Graduation Semester and Year

2020

Language

English

Document Type

Dissertation

Degree Name

Doctor of Philosophy in Civil Engineering

Department

Civil Engineering

First Advisor

Ali Abolmaali

Abstract

In this dissertation, through utilizing various artificial intelligence-based as well as statistical models, an effort has been made to investigate the deterioration of sewer pipes. Once the deterioration rates of sewer pipes are estimated, by assuming failure criteria, as specified in the dissertation, the associated service lives for the sewer pipes can therefore be estimated. However, it should be noted that for different sewer pipes and based upon the availability of suitable data, and due to various failure modes that could transpire in various sewer pipes, the results will thus be subjected to uncertainties and variations. In other words, depending on different sewer pipes, the adequacy and the availability of suitable data, the decision-makers’ priorities and failure criteria, the estimated service lives as well as the associated deterioration curves could be subjected to variation. Selecting a suitable model plays an important role in reducing the amount of uncertainty associated with estimation of service life of sewer pipes. In order to estimate the service lives of sewer pipes, the first step is to estimate the rate of deterioration which affects the condition rating of sewer pipes. Next, by designating a certain threshold or cut-off value, the service life of sewer pipes could thus be estimated as well.
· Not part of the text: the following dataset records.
File: src/rtl/core/mssf_reduce.sv
// Exponent argument x = 2 * beta * delta and its reduction to k * ln2 + r.
// Depends on mssf_pkg.
`timescale 1ns / 1ps

module mssf_reduce (
	input  logic                        clk,
	input  logic                        arst_n,
	input  logic                        en,
	input  logic                        in_valid,
	input  mssf_pkg::delta_beat_t       in_beat,
	input  logic [mssf_pkg::BETA_W-1:0] beta,
	output logic                        out_valid,
	output mssf_pkg::reduce_beat_t      out_beat
);
	import mssf_pkg::*;

	localparam int KP_W = XR_W + K_RECIP_W;

	logic [3:0]          v_q;
	logic                positive_w;
	logic [X_W-1:0]      x_w;
	logic [KP_W-1:0]     kprod_w;
	logic [XR_W-1:0]     rr_w;
	tag_t                tag_est_w;
	tag_t                tag_fix_w;
	logic [R_W-1:0]      r_fix_w;

	logic [X_W-1:0]      x_s1;
	tag_t                tag_s1;
	logic [XR_W-1:0]     xr_s2;
	tag_t                tag_s2;
	logic [R_W:0]        rr_s3;
	tag_t                tag_s3;
	reduce_beat_t        beat_s4;

	// Stage 1: the product; only a positive delta is ever used.
	assign positive_w = (in_beat.delta > 0);
	assign x_w = (X_W'(beta) * X_W'(in_beat.delta[MAG_W-1:0])) << 1;

	// Stage 2: estimate k by a reciprocal multiply.
	assign kprod_w = KP_W'(x_s1[XR_W-1:0]) * KP_W'(K_RECIP);

	always_comb begin
		tag_est_w        = tag_s1;
		tag_est_w.cutoff = (x_s1 >= CUTOFF_Q24);
		tag_est_w.k      = kprod_w[K_SHIFT +: K_W];
	end

	// Stage 3: remainder of the estimate, below twice ln2.
	assign rr_w = xr_s2 - XR_W'(tag_s2.k) * XR_W'(LN2_Q24);

	// Stage 4: one correction step brings r below ln2.
	always_comb begin
		tag_fix_w = tag_s3;
		if (rr_s3 >= (R_W + 1)'(LN2_Q24)) begin
			r_fix_w     = R_W'(rr_s3 - (R_W + 1)'(LN2_Q24));
			tag_fix_w.k = tag_s3.k + K_W'(1);
		end else begin
			r_fix_w     = rr_s3[R_W-1:0];
		end
	end

	// Valid bits of the four stages.
	always_ff @(posedge clk or negedge arst_n) begin
		if (!arst_n) begin
			v_q <= '0;
		end else if (en) begin
			v_q <= {v_q[2:0], in_valid};
		end
	end

	always_ff @(posedge clk) begin
		if (en) begin
			x_s1            <= x_w;
			tag_s1.center   <= in_beat.center;
			tag_s1.uniform  <= in_beat.uniform;
			tag_s1.positive <= positive_w;
			tag_s1.cutoff   <= 1'b0;
			tag_s1.k        <= '0;

			xr_s2           <= x_s1[XR_W-1:0];
			tag_s2          <= tag_est_w;

			rr_s3           <= rr_w[R_W:0];
			tag_s3          <= tag_s2;

			beat_s4.tag     <= tag_fix_w;
			beat_s4.r       <= r_fix_w;
		end
	end

	assign out_valid = v_q[3];
	assign out_beat  = beat_s4;

endmodule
Therefore, depending on the type of selected deterioration modeling, the assignment of threshold (cut-off value) needs to be conducted with adequate engineering judgement. Additionally, based upon the criteria of decision-makers, the certain threshold for service life may be subject to further change and improvement. Hence, the suitable modeling approach may differ for various projects and sewer pipes; i.e. a model which yields suitable results for one project may not necessarily yield suitable and reliable results in another project. This stems from the assumptions and uncertainties associated with each of the modeling approaches.

Keywords

Artificial intelligence, Statistical modeling, LightGBM, CatBoost

Disciplines

Civil and Environmental Engineering | Civil Engineering | Engineering

Comments

Degree granted by The University of Texas at Arlington

29377-2.zip (6145 kB)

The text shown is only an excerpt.